THE BACKWARD REVIEWER
William F. Deeck


DAVID FROME – The Black Envelope. Farrar & Rinehart, hardcover, 1937. Popular Library, paperback, circa 1965. Published in the UK as The Guilt Is Plain, Longmans Green & Co., hardcover, 1938.

   That timid detective manqué, Evan Pinkerton, is in Brighton for the first time in fifteen years to enjoy the seashore. What he gets is foul weather — and foul play at the Royal Pavilion, where someone, probably part of her household sticks a knife in the odious Mrs. Isom.

   Lots of coincidence here, not least of which is the presence of Inspector Bull in Brighton at the time the murder takes place. Once he finds out what “take it on the lam” means, Mr. Pinkerton takes it, loses his clothes, and finally has to admit he was on the scene when the murder took place.
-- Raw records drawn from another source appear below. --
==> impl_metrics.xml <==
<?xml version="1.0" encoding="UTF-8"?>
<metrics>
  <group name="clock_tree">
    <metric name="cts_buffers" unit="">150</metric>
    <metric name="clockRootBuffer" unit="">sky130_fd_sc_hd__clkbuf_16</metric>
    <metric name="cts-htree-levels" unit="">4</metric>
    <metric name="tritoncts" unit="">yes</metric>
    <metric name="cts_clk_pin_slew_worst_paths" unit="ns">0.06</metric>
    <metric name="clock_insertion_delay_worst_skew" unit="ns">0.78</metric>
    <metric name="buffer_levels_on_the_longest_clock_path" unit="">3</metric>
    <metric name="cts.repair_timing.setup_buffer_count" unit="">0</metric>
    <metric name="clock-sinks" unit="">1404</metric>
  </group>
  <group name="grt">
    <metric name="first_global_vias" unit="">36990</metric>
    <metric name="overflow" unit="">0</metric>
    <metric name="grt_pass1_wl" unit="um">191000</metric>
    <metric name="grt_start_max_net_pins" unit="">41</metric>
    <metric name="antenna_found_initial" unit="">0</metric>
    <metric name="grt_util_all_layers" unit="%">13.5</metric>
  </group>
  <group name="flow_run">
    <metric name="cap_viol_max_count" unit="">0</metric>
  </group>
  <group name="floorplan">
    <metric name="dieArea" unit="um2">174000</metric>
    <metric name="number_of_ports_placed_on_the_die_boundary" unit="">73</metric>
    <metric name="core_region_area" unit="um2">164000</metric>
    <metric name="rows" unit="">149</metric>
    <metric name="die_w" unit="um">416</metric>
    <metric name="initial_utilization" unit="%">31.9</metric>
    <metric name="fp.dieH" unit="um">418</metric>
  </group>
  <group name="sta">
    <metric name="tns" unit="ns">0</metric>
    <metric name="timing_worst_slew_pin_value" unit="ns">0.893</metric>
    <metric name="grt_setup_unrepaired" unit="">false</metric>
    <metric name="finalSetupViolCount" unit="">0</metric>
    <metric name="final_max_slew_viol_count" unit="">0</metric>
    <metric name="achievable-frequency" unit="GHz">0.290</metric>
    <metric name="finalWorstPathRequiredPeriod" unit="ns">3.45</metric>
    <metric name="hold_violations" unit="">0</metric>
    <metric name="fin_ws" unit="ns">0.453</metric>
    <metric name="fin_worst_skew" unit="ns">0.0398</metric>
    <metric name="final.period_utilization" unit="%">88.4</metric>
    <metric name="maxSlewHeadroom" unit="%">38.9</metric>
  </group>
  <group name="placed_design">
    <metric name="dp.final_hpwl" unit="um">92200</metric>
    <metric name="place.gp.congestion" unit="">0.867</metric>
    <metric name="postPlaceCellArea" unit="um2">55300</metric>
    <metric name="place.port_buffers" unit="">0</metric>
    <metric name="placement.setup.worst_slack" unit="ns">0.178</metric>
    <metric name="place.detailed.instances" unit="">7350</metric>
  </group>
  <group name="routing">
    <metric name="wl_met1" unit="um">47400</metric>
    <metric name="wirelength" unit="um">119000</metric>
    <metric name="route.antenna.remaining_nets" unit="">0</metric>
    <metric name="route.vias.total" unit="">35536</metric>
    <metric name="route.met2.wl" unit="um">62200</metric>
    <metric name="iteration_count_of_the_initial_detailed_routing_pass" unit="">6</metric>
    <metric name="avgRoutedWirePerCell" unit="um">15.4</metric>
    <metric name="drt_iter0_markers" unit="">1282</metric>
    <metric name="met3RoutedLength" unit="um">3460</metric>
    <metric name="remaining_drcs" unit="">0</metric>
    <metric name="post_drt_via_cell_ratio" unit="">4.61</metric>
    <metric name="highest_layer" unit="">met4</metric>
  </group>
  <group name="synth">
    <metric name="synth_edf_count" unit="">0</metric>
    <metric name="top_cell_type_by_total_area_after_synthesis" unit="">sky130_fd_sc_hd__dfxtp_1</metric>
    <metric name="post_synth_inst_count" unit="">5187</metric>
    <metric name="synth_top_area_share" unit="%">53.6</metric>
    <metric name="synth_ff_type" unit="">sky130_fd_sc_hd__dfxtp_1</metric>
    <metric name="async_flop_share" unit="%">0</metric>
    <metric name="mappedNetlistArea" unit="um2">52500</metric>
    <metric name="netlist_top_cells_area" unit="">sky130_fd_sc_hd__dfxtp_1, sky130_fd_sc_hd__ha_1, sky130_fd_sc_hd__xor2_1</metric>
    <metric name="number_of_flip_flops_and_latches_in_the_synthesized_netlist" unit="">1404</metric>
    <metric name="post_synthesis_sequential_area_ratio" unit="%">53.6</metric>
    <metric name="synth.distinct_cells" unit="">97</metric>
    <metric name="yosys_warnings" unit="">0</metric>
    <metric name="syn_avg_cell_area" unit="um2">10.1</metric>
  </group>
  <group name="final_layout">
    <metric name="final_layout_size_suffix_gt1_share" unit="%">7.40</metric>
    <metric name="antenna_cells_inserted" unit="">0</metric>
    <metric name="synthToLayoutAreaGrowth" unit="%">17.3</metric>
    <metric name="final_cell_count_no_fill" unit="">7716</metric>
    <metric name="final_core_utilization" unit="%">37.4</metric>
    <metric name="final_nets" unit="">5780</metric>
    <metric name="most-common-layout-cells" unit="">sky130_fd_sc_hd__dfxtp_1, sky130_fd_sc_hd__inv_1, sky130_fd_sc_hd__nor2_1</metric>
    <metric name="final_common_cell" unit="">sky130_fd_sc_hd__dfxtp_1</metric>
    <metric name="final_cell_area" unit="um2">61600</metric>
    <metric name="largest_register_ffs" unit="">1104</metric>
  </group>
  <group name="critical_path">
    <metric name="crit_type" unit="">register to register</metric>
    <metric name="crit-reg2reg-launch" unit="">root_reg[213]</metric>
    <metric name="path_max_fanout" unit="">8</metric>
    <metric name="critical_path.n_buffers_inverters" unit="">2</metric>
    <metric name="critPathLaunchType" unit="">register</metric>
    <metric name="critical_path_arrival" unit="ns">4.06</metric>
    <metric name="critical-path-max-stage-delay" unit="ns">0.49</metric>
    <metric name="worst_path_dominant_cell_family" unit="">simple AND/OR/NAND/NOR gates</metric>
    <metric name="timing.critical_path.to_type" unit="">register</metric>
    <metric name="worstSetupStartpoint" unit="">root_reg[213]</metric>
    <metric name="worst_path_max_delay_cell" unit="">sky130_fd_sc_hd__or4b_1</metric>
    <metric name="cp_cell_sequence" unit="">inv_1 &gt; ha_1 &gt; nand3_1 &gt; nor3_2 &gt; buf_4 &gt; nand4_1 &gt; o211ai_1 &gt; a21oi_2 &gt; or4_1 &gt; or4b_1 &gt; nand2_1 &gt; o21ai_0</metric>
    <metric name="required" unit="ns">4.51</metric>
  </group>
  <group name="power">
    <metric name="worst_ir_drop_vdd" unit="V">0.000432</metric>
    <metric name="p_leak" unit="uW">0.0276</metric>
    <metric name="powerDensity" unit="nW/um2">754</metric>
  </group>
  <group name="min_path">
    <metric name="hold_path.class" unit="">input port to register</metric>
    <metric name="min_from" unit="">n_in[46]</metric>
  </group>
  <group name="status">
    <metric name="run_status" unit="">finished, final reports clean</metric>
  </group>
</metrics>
File: src/rtl/cwhsv_pkg.sv
//------------------------------------------------------------------------------
// cwhsv_pkg
// Shared types, register indexes and tables for the color wheel mapper.
//------------------------------------------------------------------------------
package cwhsv_pkg;

    localparam int COORD_BITS_DEF   = 12;
    localparam int CORDIC_STEPS_DEF = 16;
    localparam int TABLE_LEN        = 24;
    localparam int CFG_IDX_BITS     = 2;
    localparam int CFG_DATA_BITS    = 12;

    localparam logic [CFG_IDX_BITS-1:0] REG_CENTER_X = 2'd0;
    localparam logic [CFG_IDX_BITS-1:0] REG_CENTER_Y = 2'd1;
    localparam logic [CFG_IDX_BITS-1:0] REG_RADIUS   = 2'd2;
    localparam logic [CFG_IDX_BITS-1:0] REG_VALUE    = 2'd3;

    typedef struct packed {
        logic [11:0] point_x;
        logic [11:0] point_y;
    } pixel_t;

    typedef struct packed {
        logic       inside_res;
        logic [8:0] hue_degrees;
        logic [7:0] saturation;
        logic [7:0] brightness;
    } hsv_t;

    // Angle class found before the CORDIC.
    typedef enum logic [1:0] {
        ANG_CORDIC = 2'd0,
        ANG_EXACT  = 2'd1,
        ANG_CENTER = 2'd2
    } ang_kind_t;

    // atan(2^-i) in units of 2^-16 degree.
    function automatic logic [21:0] atan_lut(input int i);
        logic [21:0] v;
        unique case (i)
            0:  v = 22'd2949120;
            1:  v = 22'd1740967;
            2:  v = 22'd919879;
            3:  v = 22'd466945;
            4:  v = 22'd234379;
            5:  v = 22'd117304;
            6:  v = 22'd58666;
            7:  v = 22'd29335;
            8:  v = 22'd14668;
            9:  v = 22'd7334;
            10: v = 22'd3667;
            11: v = 22'd1833;
            12: v = 22'd917;
            13: v = 22'd458;
            14: v = 22'd229;
            15: v = 22'd115;
            16: v = 22'd57;
            17: v = 22'd29;
            18: v = 22'd14;
            19: v = 22'd7;
            20: v = 22'd4;
            21: v = 22'd2;
            22: v = 22'd1;
            default: v = 22'd0;
        endcase
        return v;
    endfunction

endpackage
--- src/rtl/cwhsv_divider.sv ---
//------------------------------------------------------------------------------
// cwhsv_divider
// Pipelined restoring divider giving an 8-bit saturated quotient.
//------------------------------------------------------------------------------
module cwhsv_divider #(
    parameter int NW = 24,
    parameter int DW = 11
) (
    input  logic          clk,
    input  logic [NW-1:0] num_in,
    input  logic [DW-1:0] den_in,
    output logic [7:0]    quot_out
);
    import cwhsv_pkg::*;

    // Quotient saturates at 255: first test quotient >= 256, then 8 bits.
    logic [NW-1:0] rem_reg [10];
    logic [DW-1:0] den_reg [10];
    logic [7:0]    q_reg   [10];
    logic          sat_reg [10];

    always_comb
    begin
        rem_reg[0] = num_in;
        den_reg[0] = den_in;
        q_reg[0]   = '0;
        sat_reg[0] = 1'b0;
    end

    always_ff @(posedge clk)
    begin
        rem_reg[1] <= rem_reg[0];
        den_reg[1] <= den_reg[0];
        q_reg[1]   <= '0;
        sat_reg[1] <= ({{8{1'b0}}, rem_reg[0]} >= ({{NW{1'b0}}, den_reg[0]} << 8));
    end

    for (genvar k = 0; k < 8; k++)
    begin : g_q
        localparam int B = 7 - k;
        logic [NW+DW:0] dsh;
        logic [NW-1:0]  rem_next;
        logic [7:0]     q_next;
        always_comb
        begin
            dsh = {{(NW+1){1'b0}}, den_reg[k+1]} << B;
            if (!sat_reg[k+1] && ({{(DW+1){1'b0}}, rem_reg[k+1]} >= dsh))
            begin
                rem_next = rem_reg[k+1] - NW'(dsh);
                q_next   = q_reg[k+1] | (8'd1 << B);
            end
            else
            begin
                rem_next = rem_reg[k+1];
                q_next   = q_reg[k+1];
            end
        end
        always_ff @(posedge clk)
        begin
            rem_reg[k+2] <= rem_next;
            den_reg[k+2] <= den_reg[k+1];
            q_reg[k+2]   <= q_next;
            sat_reg[k+2] <= sat_reg[k+1];
        end
    end

    assign quot_out = sat_reg[9] ? 8'hFF : q_reg[9];
endmodule

--- config.mk ---
export PLATFORM = sky130hd
export DESIGN_NAME = cwhsv_divider
export DESIGN_NICKNAME = d
export VERILOG_FILES = /design/src/rtl/cwhsv_pkg.sv /design/src/rtl/cwhsv_divider.sv
export SDC_FILE = /design/constraint.sdc
export NUM_CORES = 1
export LEC_CHECK = 0
export BUFFER_PORTS_ARGS = -buffer_cell sky130_fd_sc_hd__buf_2
export CORE_ASPECT_RATIO = 1.4
export CORE_MARGIN = 3
export CORE_UTILIZATION = 45
export CTS_BUF_LIST = sky130_fd_sc_hd__clkbuf_4 sky130_fd_sc_hd__clkbuf_8
export DETAILED_ROUTE_END_ITERATION = 7
export GPL_TIMING_DRIVEN = 0
export PLACE_DENSITY_LB_ADDON = 0.12
export REMOVE_ABC_BUFFERS = 1
export SYNTH_ARGS = -nofsm -noshare
export SYNTH_HDL_FRONTEND = slang
export SYNTH_SLANG_ARGS = --single-unit
--- constraint.sdc ---
create_clock -name clk -period 6.5 [get_ports clk]
set_clock_uncertainty 0.2 [all_clocks]
set_input_delay 0.65 -clock clk [delete_from_list [all_inputs] [get_ports clk]]
set_output_delay 0.65 -clock clk [all_outputs]
set_load 0.03 [all_outputs]
**config.mk**
```make
export PLATFORM = sky130hd
export DESIGN_NAME = cna_combine
export DESIGN_NICKNAME = d
export VERILOG_FILES = /design/src/hw/rtl/cna_pkg.sv /design/src/hw/rtl/cna_combine.sv
export SDC_FILE = /design/constraint.sdc
export NUM_CORES = 2
export LEC_CHECK = 0
export BUFFER_PORTS_ARGS = -buffer_cell sky130_fd_sc_hd__buf_4
export CAP_MARGIN = 20
export CORE_UTILIZATION = 31
export DETAILED_ROUTE_END_ITERATION = 10
export PLACE_DENSITY_LB_ADDON = 0.1
export SYNTH_ARGS = -nofsm -noshare
export SYNTH_HDL_FRONTEND = slang
export SYNTH_SLANG_ARGS = --single-unit
```
**constraint.sdc**
```tcl
create_clock -name clock -period 6.67 [get_ports clock]
set_clock_uncertainty 0.15 [all_clocks]
set_input_delay 1.0005 -clock clock [delete_from_list [all_inputs] [get_ports clock]]
set_output_delay 1.0005 -clock clock [all_outputs]
set_load 0.02 [all_outputs]
```
**src/hw/rtl/cna_pkg.sv**
```systemverilog
// Shared types and constants of the complex arithmetic unit.
package cna_pkg;

   // Remainder width: divisor shifted by the top quotient bit position
   localparam int RW = 97;
   // Quotient width: 33 quotient bits plus room for the rounding increment
   localparam int QW = 34;

   localparam logic [QW-1:0] Q_MAX_POS = 34'h0_7FFF_FFFF;
   localparam logic [QW-1:0] Q_MAX_NEG = 34'h0_8000_0000;

   typedef enum logic [2:0] {
      FUNC_ADD   = 3'd0,
      FUNC_SUB   = 3'd1,
      FUNC_MUL   = 3'd2,
      FUNC_SCALE = 3'd3,
      FUNC_DIVC  = 3'd4,
      FUNC_DIVR  = 3'd5,
      FUNC_CMP   = 3'd6
   } func_type;

   typedef struct packed {
      logic [2:0]         func;
      logic signed [31:0] a_real;
      logic signed [31:0] a_imag;
      logic signed [31:0] b_real;
      logic signed [31:0] b_imag;
      logic signed [31:0] scalar;
   } op_type;

   typedef struct packed {
      func_type           func;
      logic signed [63:0] p0;
      logic signed [63:0] p1;
      logic signed [63:0] p2;
      logic signed [63:0] p3;
      logic signed [63:0] p4;
      logic signed [63:0] p5;
      logic signed [32:0] s_real;
      logic signed [32:0] s_imag;
      logic signed [31:0] a_real;
      logic signed [31:0] a_imag;
      logic signed [31:0] scalar;
   } prod_type;

   typedef struct packed {
      logic        neg;
      logic [63:0] mag;
   } part_type;

   typedef struct packed {
      func_type    func;
      part_type    re;
      part_type    im;
      logic [63:0] dvsr;
   } comb_type;

   typedef struct packed {
      logic          neg;
      logic          ovf;
      logic [RW-1:0] rem;
      logic [QW-1:0] quo;
   } dpart_type;

   typedef struct packed {
      logic        is_div;
      logic        eq;
      logic        err;
      logic [63:0] dvsr;
      dpart_type   re;
      dpart_type   im;
   } div_type;

   typedef struct packed {
      logic signed [31:0] res_real;
      logic signed [31:0] res_imag;
      logic               equal_flag;
      logic               div_error;
      logic               saturated;
   } rsp_type;

endpackage

```
**src/hw/rtl/cna_combine.sv**
```systemverilog
// Second stage: combine products into signed numerators and the divisor.
module cna_combine (
   input  logic              clock,
   input  logic              reset,
   input  logic              in_valid,
   output logic              in_ready,
   input  cna_pkg::prod_type in_data,
   output logic              out_valid,
   input  logic              out_ready,
   output cna_pkg::comb_type out_data
);
   import cna_pkg::*;

   logic     valid_ff;
   comb_type data_ff;
   comb_type data_in;
   part_type sc_sm;

   function automatic part_type to_sm(logic signed [64:0] v);
      part_type r;
      r.neg = v[64];
      r.mag = v[64] ? 64'(-v) : 64'(v);
      return r;
   endfunction

   // Select the numerators for each operation
   always_comb begin
      sc_sm        = to_sm(65'(in_data.scalar));
      data_in.func = in_data.func;
      data_in.re   = '0;
      data_in.im   = '0;
      data_in.dvsr = '0;
      case (in_data.func) inside
         FUNC_ADD, FUNC_SUB, FUNC_CMP: begin
            data_in.re = to_sm(65'(in_data.s_real));
            data_in.im = to_sm(65'(in_data.s_imag));
         end
         FUNC_MUL: begin
            data_in.re = to_sm(65'(in_data.p0) - 65'(in_data.p1));
            data_in.im = to_sm(65'(in_data.p2) + 65'(in_data.p3));
         end
         FUNC_SCALE: begin
            data_in.re = to_sm(65'(in_data.p0));
            data_in.im = to_sm(65'(in_data.p3));
         end
         FUNC_DIVC: begin
            data_in.re   = to_sm(65'(in_data.p0) + 65'(in_data.p1));
            data_in.im   = to_sm(65'(in_data.p3) - 65'(in_data.p2));
            data_in.dvsr = 64'(in_data.p4) + 64'(in_data.p5);
         end
         FUNC_DIVR: begin
            data_in.re     = to_sm(65'(in_data.a_real));
            data_in.im     = to_sm(65'(in_data.a_imag));
            data_in.re.neg = data_in.re.neg ^ sc_sm.neg;
            data_in.im.neg = data_in.im.neg ^ sc_sm.neg;
            data_in.dvsr   = sc_sm.mag;
         end
         default: begin
            data_in.re = '0;
         end
      endcase
   end

   assign in_ready = !valid_ff || out_ready;

   always_ff @(posedge clock) begin
      if (reset) begin
         valid_ff <= 1'b0;
      end else if (in_ready) begin
         valid_ff <= in_valid;
      end
   end

   always_ff @(posedge clock) begin
      if (in_ready && in_valid) begin
         data_ff <= data_in;
      end
   end

   assign out_valid = valid_ff;
   assign out_data  = data_ff;
endmodule

```
==> results.md <==
- Counting distinct cell types in the post-synthesis netlist gives 103.
- The worst register-to-register path has a setup slack of about 4.3 ns.
- The worst register-to-register path ends at out_data[53].
- The via count of the first global-routing pass is ~48k.
- The leakage power summed over all cells is roughly 22 nW.
- The buffer depth of the longest clock path is 2.
- The height of the die is 371.1 um.
- The congestion estimate from routability-driven global placement came to 1.009.
- The root buffer selected by CTS is clkbuf_16.
- The launching point of the worst reg2reg path is out_valid.
- TritonCTS built the clock tree.
- Clock latency on the worst-skew pair, taken at its later pin, is 0.55 ns.
- Yosys printed 0 warnings.
- STA classifies the critical path endpoint as a flop.
- The effective utilization at floorplan is 0.3121.
- Clock-pin slew was measured on the worst setup and hold paths at roughly 0.10 ns.
- Setup repair after global routing left no endpoint under its margin.
- The net count of the finished layout is 7623.
- For this run, global-route usage on met2 was measured as 0.5387.
- STA classifies the critical path startpoint as an input pin.
- The width of the chip is 371.1 um.
- The mean instance size in the synthesized netlist is between 7 and 8 um2.
- The number of slew-limit violations in the final report was 0.
- Summing over every cut layer, the via total after detailed routing is 50.08k.
- The core footprint is 135300 um2.
- The wire length of the first global-routing pass is 328400 um.
- The finished layout holds 8532 standard cells, fillers aside.
- In the final layout, the multi-input gates occupy roughly 34000 um2.
- The met1 usage in global routing is 0.4026.
- The initial antenna violation count is 21.
- The hold path startpoint is out_valid.
- The area of all placed cells without fillers is approximately 53000 um2.
- The maximum ir drop on the vdd rail is 0.0002158 V.
- The routed length per placed instance is 27.05 um.
- The final routed wirelength across all metal layers is 230800 um.
- From synthesis to final layout, the design area changed by 25.64%.
- Fill cells in the final layout number 14.50k.
- The number of buffers inserted for hold repair after clock tree synthesis is 0.
- The worst hold path depth is 2.
- Across every metal layer, demand over resource in global routing totals 0.3222.
- The DRC violation count after routing is 0.
- In this run the post-CTS setup repair buffer count came out at 0.
- The most common cell after layout, fill and taps aside is buf_4.
- The violation count after the first detailed-routing iteration is roughly 4.8k.
- Measured in cells, the most critical reg-to-reg path has a length of 3.
- The total overflow left after global routing is 0.
- The share of the clock period used by the worst path is 0.9347.
- Static timing analysis puts the maximum clock frequency at 160.4 MHz.
- The total nets after synthesis is 6711.
- For the pin with the worst max-slew slack, the measured transition is ~1.1 ns.
- The number of hold violations in the final report is 0.
- The class of the most critical hold timing path is reg2reg.
- The number of buffers inserted during clock tree synthesis is 17.
- The layout cell share with drive strength beyond 1 is 0.1967.
- Along the worst path, the maximum fanout reaches 6.
- The post-synthesis cell count is 5823.
- The share of flip-flops with an asynchronous set or reset after synthesis is 0.
- After detailed placement, the design holds a cell count of 8497.
- The final sum of negative setup slack is 0 ns.
- After layout, the design draws a total of ~8.4 mW.
- For this design the ratio of total power to cell area is about 160 nW/um2.
- The most heavily used metal layer in global routing is met2.
- The run finished with clean final reports.
- The tree built by TritonCTS fans out to 198 sinks.
- The area of the die is around 140000 um2.
- Counting flops and latches in the post-synthesis netlist gives 198.
- Yosys mapped a number of flops with a built-in enable equal to slightly below 200.
- The type of the worst setup path is in2reg.
- The first TritonRoute pass finished after 6 iterations.
- Summing all placed instances gives a cell area of 52430 um2.
- The sequential element share of the synthesized area is 0.1406.
- The detail route stage leaves a number of antenna-violating nets equal to 0.
- The final period demand of the worst path is 6.235 ns.
- The data arrival time of the worst path is 6.41 ns.
- In the routed layout, each cell is associated on average with a via count of roughly 5.9.
- The count of pins on the block boundary is 752.
- The count of input and output buffers is 751.
- The netlist area before placement is 42230 um2.
- The worst hold path terminates at out_valid.
- The floorplan has 135 rows.
- The H-tree depth reported by CTS is 4.
- The fraction of met3 tracks used by global routing is 0.06234.
- The worst pin sits at a relative slew slack of 0.2704.
- The pin count of the biggest net entering global routing is 74.
- The post-detailed-placement half-perimeter wirelength is 193500 um.
- The register area is 5936 um2.
- The required time at the worst-slack endpoint is 6.84 ns.
- The top cell types in the final layout, fill and taps aside, are 1154 x buf_4, 508 x a21oi_1, 476 x o21ai_0.
- In the synthesized netlist the dominant register cell turns out to be edfxtp_1.
- Setup violations remaining at the end of the flow were counted as 0.
- The number of gates resized after CTS was 0.
- The number of max-capacitance violations reported is 0.
[cell families after synthesis]
family	Yosys count	share of synthesized area
AO/OA/AOI/OAI	2094	0.3248
XOR/XNOR	718	0.1489
adder cells (fa/ha/maj)	335	0.1001
buffers and inverters	598	0.05383
flip-flops	198	0.1406
multiplexers	37	0.009036
AND/OR/NAND/NOR	1843	0.2227
[worst max path at each step]
stage                 startpoint             to  slack (ns)  cells past startpoint
finish              in_data[292]  out_data[122]        0.44                     19
global route        in_data[301]  out_data[122]        0.35                     19
CTS                 in_data[482]  out_data[192]        0.69                     19
detailed placement  in_data[482]  out_data[192]        0.09                     19
global placement    in_data[354]  out_data[122]       -0.14                     20
floorplan              out_ready    out_data[0]        0.15                      2
[final cells by class]
cell class,instances,share of cell area
multi-input cells,5027,0.6431
repair buffers,1168,0.1683
flip-flops and latches,198,0.1119
well taps,1781,0.04200
inverters,323,0.02285
clock buffers,17,0.008017
clock inverters,15,0.003796
diodes,3,0.0001415
[metrics by stage]
step | hold WS [ns] | setup slack (ns) | utilization
floorplan | 0.5790 | 0.1501 | -
finish | 0.4156 | 0.4352 | 0.3922
global route | 0.4268 | 0.3457 | 0.3922
detailed placement | 0.4178 | 0.09482 | 0.3875
CTS | 0.4204 | 0.6945 | 0.3921
global placement | 0.3990 | -0.1355 | 0.3875
[routing by layer]
metal,routed length [um],up-vias
li1,-,23670
met1,95600,23940
met2,107300,2094
met3,17360,353
met4,10410,22
met5,142,-
[critical path: stages]
cell	delay (ns)
buf_4	0.14
ha_1	0.36
buf_4	0.18
nor2b_1	0.16
o31ai_1	0.53
a21boi_0	0.30
o31ai_1	0.36
a311oi_1	0.18
a221oi_1	0.60
nor3b_1	0.33
buf_4	0.20
nand2_1	0.08
nor4_2	0.34
buf_4	0.20
or4b_1	0.55
nor4_2	0.33
a31o_2	0.22
xor2_1	0.07
a211o_1	0.29
[state kept, by name, summed over array words and instances, names as in the netlist]
name	cells
out_data	197
out_valid	1
[synth_stat cells, drive strengths merged (17+ instances only)]
library cell  count  area [um2]
o21ai           484        2422
and3             39       244.0
nor2b            68       425.4
a41oi            17       148.9
or3              87       549.3
and2             44       277.8
a21o            124       930.9
o31a             26       229.0
nand4           104       650.6
o21a             52       390.4
nor4            113       725.7
mux2i            28       280.3
xnor2           464        4064
a221oi           35       306.5
a311oi           22       198.9
a211oi           40       300.3
a21oi           511        2565
nor2            431        1618
o41ai            44       400.4
clkbuf          234       878.3
a21boi           17       127.6
or2              43       269.0
a22oi            74       555.5
edfxtp          197        5916
nor3            145       752.0
or4              59       454.2
buf              41       182.7
o221ai           35       306.5
ha              330        4129
nand2b           65       406.6
o22ai            52       325.3
o311ai           18       157.7
o31ai           181        1359
a31o             17       148.9
inv             314        1179
nand3           124       620.6
o211ai           49       372.9
xor2            254        2225
a31oi            65       406.6
nand2           432        1622
o21bai           87       653.1
[power breakdown]
part	internal (mW)	total (mW)	switching, mW
combinational	2.14	5.53	3.39
clock	0.516	1.25	0.732
sequential	1.53	1.61	0.0785
total	4.19	8.39	4.20
(Power assumes the default switching activity.)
   Frome (aka Leslie Ford) writes well. Once you’ve adjusted to the coincidences and Pinkerton’s being not just rabbity but virtually hag-ridden at the beginning, you can enjoy a complex fair-play mystery.

— Reprinted from MYSTERY READERS JOURNAL, Vol. 6, No. 2, Summer 1990, “Vacation for Murder.”

RUTHE FURIE – A Natural Death. Avon, paperback original; 1st printing, January 1996.

   This is the second of only three cases on record for female private eye Fran Tremaine Kirk, as she introduces herself. Both the first one, If Looks Could Kill (1995), and this one were nominated for Shamus awards. The third was A Deadly Pate (1996), and that was the end of the series.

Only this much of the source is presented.